All patients should receive the immunizations recommended in Appendix III.
For older or unfit patients who are not eligible for transplantation, a bortezomib based treatment (UMYMPBOR) (Kastritis J Clin Onc, 2010;28:1031-1037) or melphalan with dexamethasone is used (Palladini Blood, 2004;103:2936-2938). Younger, fit patients (up to approximately 70 years of age) may be offered high dose chemotherapy and autologous hematopoietic stem cell transplant. Such patients should NOT be treated with melphalan prior to stem cell collection as it may affect the ability to collect adequate amounts of stem cells to support transplantation.

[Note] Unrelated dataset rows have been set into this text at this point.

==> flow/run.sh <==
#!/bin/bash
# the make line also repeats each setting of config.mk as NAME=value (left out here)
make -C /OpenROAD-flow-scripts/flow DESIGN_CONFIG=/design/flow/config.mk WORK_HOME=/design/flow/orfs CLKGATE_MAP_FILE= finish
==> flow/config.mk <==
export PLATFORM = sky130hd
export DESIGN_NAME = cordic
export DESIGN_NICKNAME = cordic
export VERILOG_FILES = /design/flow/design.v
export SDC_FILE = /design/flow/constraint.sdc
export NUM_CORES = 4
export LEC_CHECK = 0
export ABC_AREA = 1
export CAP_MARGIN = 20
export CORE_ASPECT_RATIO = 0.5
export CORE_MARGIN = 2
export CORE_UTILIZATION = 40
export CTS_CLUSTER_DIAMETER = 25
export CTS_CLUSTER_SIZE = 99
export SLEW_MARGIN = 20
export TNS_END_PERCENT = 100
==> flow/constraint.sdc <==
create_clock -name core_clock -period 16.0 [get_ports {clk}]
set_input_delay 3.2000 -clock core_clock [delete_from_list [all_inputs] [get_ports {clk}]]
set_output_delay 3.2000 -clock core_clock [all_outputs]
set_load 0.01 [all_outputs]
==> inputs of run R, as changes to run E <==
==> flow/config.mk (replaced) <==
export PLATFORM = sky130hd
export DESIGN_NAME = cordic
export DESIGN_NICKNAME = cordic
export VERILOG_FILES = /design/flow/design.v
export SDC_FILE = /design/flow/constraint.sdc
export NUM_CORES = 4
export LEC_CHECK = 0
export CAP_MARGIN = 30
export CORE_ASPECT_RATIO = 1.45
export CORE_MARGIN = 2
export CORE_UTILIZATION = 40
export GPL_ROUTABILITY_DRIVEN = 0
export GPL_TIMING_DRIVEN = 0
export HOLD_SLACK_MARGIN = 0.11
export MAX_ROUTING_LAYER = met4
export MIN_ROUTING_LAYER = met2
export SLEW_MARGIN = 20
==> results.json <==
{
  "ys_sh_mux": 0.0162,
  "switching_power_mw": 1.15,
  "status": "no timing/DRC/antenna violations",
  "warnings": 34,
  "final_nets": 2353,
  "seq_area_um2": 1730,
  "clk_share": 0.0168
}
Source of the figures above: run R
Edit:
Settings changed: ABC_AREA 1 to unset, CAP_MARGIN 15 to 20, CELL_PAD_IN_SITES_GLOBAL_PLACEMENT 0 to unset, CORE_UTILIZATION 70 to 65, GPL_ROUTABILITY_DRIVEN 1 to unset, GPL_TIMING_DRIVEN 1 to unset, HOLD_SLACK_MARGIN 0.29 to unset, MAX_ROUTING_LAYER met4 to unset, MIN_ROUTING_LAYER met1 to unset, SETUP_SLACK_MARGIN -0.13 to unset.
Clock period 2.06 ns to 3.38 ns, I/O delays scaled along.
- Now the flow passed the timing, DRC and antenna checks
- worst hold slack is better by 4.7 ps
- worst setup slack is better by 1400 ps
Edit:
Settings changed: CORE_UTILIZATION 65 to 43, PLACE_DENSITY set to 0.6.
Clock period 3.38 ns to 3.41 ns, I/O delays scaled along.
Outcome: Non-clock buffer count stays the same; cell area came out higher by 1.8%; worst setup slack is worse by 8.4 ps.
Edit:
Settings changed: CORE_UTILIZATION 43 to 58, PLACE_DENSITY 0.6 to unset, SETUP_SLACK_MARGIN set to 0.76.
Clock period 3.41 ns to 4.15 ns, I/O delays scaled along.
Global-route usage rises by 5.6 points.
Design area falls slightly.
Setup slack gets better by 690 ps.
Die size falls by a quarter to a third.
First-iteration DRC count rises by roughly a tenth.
==> run a: inputs <==
==> flow/design.v <==
module matvecmult(
    CLK,
    RST,
    vector_x,
    vector_b,
    vector_y,
    Q,
    A,
    finish
);
input               CLK;
input               RST;
input       [127:0]	vector_x;
input       [127:0]	vector_b;
output  reg [127:0]	vector_y;
input       [127:0]	Q;
output  reg [3:0]   A;
output  reg         finish;
integer i;
integer j;
reg [7:0] vector_x_w[0:15],vector_x_r[0:15];
reg [7:0] vector_b_w[0:15],vector_b_r[0:15];
reg [7:0] vector_y_w[0:15],vector_y_r[0:15];
reg [7:0] part_matrix_a_w[0:15],part_matrix_a_r[0:15];
reg       finish_w,finish_r;
reg [3:0] counter_w,counter_r;
reg [7:0] temp;
always @(*) begin
    vector_x_w[0] = vector_x[7:0];
    vector_x_w[1] = vector_x[15:8];
    vector_x_w[2] = vector_x[23:16];
    vector_x_w[3] = vector_x[31:24];
    vector_x_w[4] = vector_x[39:32];
    vector_x_w[5] = vector_x[47:40];
    vector_x_w[6] = vector_x[55:48];
    vector_x_w[7] = vector_x[63:56];
    vector_x_w[8] = vector_x[71:64];
    vector_x_w[9] = vector_x[79:72];
    vector_x_w[10] = vector_x[87:80];
    vector_x_w[11] = vector_x[95:88];
    vector_x_w[12] = vector_x[103:96];
    vector_x_w[13] = vector_x[111:104];
    vector_x_w[14] = vector_x[119:112];
    vector_x_w[15] = vector_x[127:120];
    vector_b_w[0] = vector_b[7:0];
    vector_b_w[1] = vector_b[15:8];
    vector_b_w[2] = vector_b[23:16];
    vector_b_w[3] = vector_b[31:24];
    vector_b_w[4] = vector_b[39:32];
    vector_b_w[5] = vector_b[47:40];
    vector_b_w[6] = vector_b[55:48];
    vector_b_w[7] = vector_b[63:56];
    vector_b_w[8] = vector_b[71:64];
    vector_b_w[9] = vector_b[79:72];
    vector_b_w[10] = vector_b[87:80];
    vector_b_w[11] = vector_b[95:88];
    vector_b_w[12] = vector_b[103:96];
    vector_b_w[13] = vector_b[111:104];
    vector_b_w[14] = vector_b[119:112];
    vector_b_w[15] = vector_b[127:120];
    part_matrix_a_w[0] = Q[7:0];
    part_matrix_a_w[1] = Q[15:8];
    part_matrix_a_w[2] = Q[23:16];
    part_matrix_a_w[3] = Q[31:24];
    part_matrix_a_w[4] = Q[39:32];
    part_matrix_a_w[5] = Q[47:40];
    part_matrix_a_w[6] = Q[55:48];
    part_matrix_a_w[7] = Q[63:56];
    part_matrix_a_w[8] = Q[71:64];
    part_matrix_a_w[9] = Q[79:72];
    part_matrix_a_w[10] = Q[87:80];
    part_matrix_a_w[11] = Q[95:88];
    part_matrix_a_w[12] = Q[103:96];
    part_matrix_a_w[13] = Q[111:104];
    part_matrix_a_w[14] = Q[119:112];
    part_matrix_a_w[15] = Q[127:120];
    for(i=0;i<=15;i=i+1) begin
        vector_y_w[i] = vector_y_r[i];
    end
    temp =  2*part_matrix_a_w[15]*vector_x_w[0]+
            2*part_matrix_a_w[14]*vector_x_w[1]+
            2*part_matrix_a_w[13]*vector_x_w[2]+
            2*part_matrix_a_w[12]*vector_x_w[3]+
            2*part_matrix_a_w[11]*vector_x_w[4]+
            2*part_matrix_a_w[10]*vector_x_w[5]+
            2*part_matrix_a_w[9]*vector_x_w[6]+
            2*part_matrix_a_w[8]*vector_x_w[7]+
            2*part_matrix_a_w[7]*vector_x_w[8]+
            2*part_matrix_a_w[6]*vector_x_w[9]+
            2*part_matrix_a_w[5]*vector_x_w[10]+
            2*part_matrix_a_w[4]*vector_x_w[11]+
            2*part_matrix_a_w[3]*vector_x_w[12]+
            2*part_matrix_a_w[2]*vector_x_w[13]+
            2*part_matrix_a_w[1]*vector_x_w[14]+
            2*part_matrix_a_w[0]*vector_x_w[15];
    finish_w = 1'b0;
    counter_w = counter_r;
    if(RST)
        counter_w = 1'b0;
    else if(counter_r<4'b1111) begin
        i = counter_r;
        vector_y_w[i] = vector_y_r[i]+temp+vector_b_w[i];
        counter_w = counter_r+1'b1;
    end
    else begin
        finish_w = 1'b1;
        if(finish_r==1'b0)
            vector_y_w[15] = vector_y_r[15]+temp+vector_b_w[15];
        else
            vector_y_w[15] = vector_y_r[15];
    end
    finish = finish_r;
    A = counter_w;
    vector_y = {vector_y_r[15],vector_y_r[14],vector_y_r[13],vector_y_r[12],vector_y_r[11],vector_y_r[10],vector_y_r[9],vector_y_r[8],vector_y_r[7],vector_y_r[6],vector_y_r[5],vector_y_r[4],vector_y_r[3],vector_y_r[2],vector_y_r[1],vector_y_r[0]};
end
always @(posedge CLK or posedge RST) begin
    if (RST) begin
        counter_r <= 1'b0;
        finish_r <= 1'b0;
        for(i=0;i<=15;i=i+1) begin
            part_matrix_a_r[i]<=1'b0;
            vector_y_r[i]<=1'b0;
        end
    end
    else begin
        counter_r <= counter_w;
        finish_r <= finish_w;
        for(i=0;i<=15;i=i+1) begin
            part_matrix_a_r[i]<=part_matrix_a_w[i];
            vector_y_r[i]<=vector_y_w[i];
        end
    end
end
endmodule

The Bone Marrow Transplantation Team offers treatment with high dose chemotherapy and hematopoietic stem cell transplantation to selected patients depending upon the level of organ dysfunction and cardiac involvement (Sanchorawala Blood, 2007;110:3561-3563). Physicians with potentially eligible patients should initiate referral with a member of the Bone Marrow Transplant Team. Induction chemotherapy may be considered with a bortezomib containing regimen (UMYBORPRE) but may not be necessary. Patients who are candidates for high dose chemotherapy and hematopoietic stem cell transplantation should NOT be treated with melphalan or other alkylating agents because this may make it impossible to gather adequate stem cells to support transplantation.
Secondary treatments for recurrent AL amyloid may include the following:
- Lenalidomide and Dexamethasone (UMYLENDEX)
- Bortezomib with Dexamethasone (UMYBORREL)
- Thalidomide (MYTHALID) (currently drug funding is not available with the BCCA)
Currently evidence for second line treatment is limited but options remain similar to that available for myeloma. The choice of the timing and order of these drugs must be individualized.
Radiation may be useful for symptomatic focal lesions which will stop progressing if irradiated but often do not regress.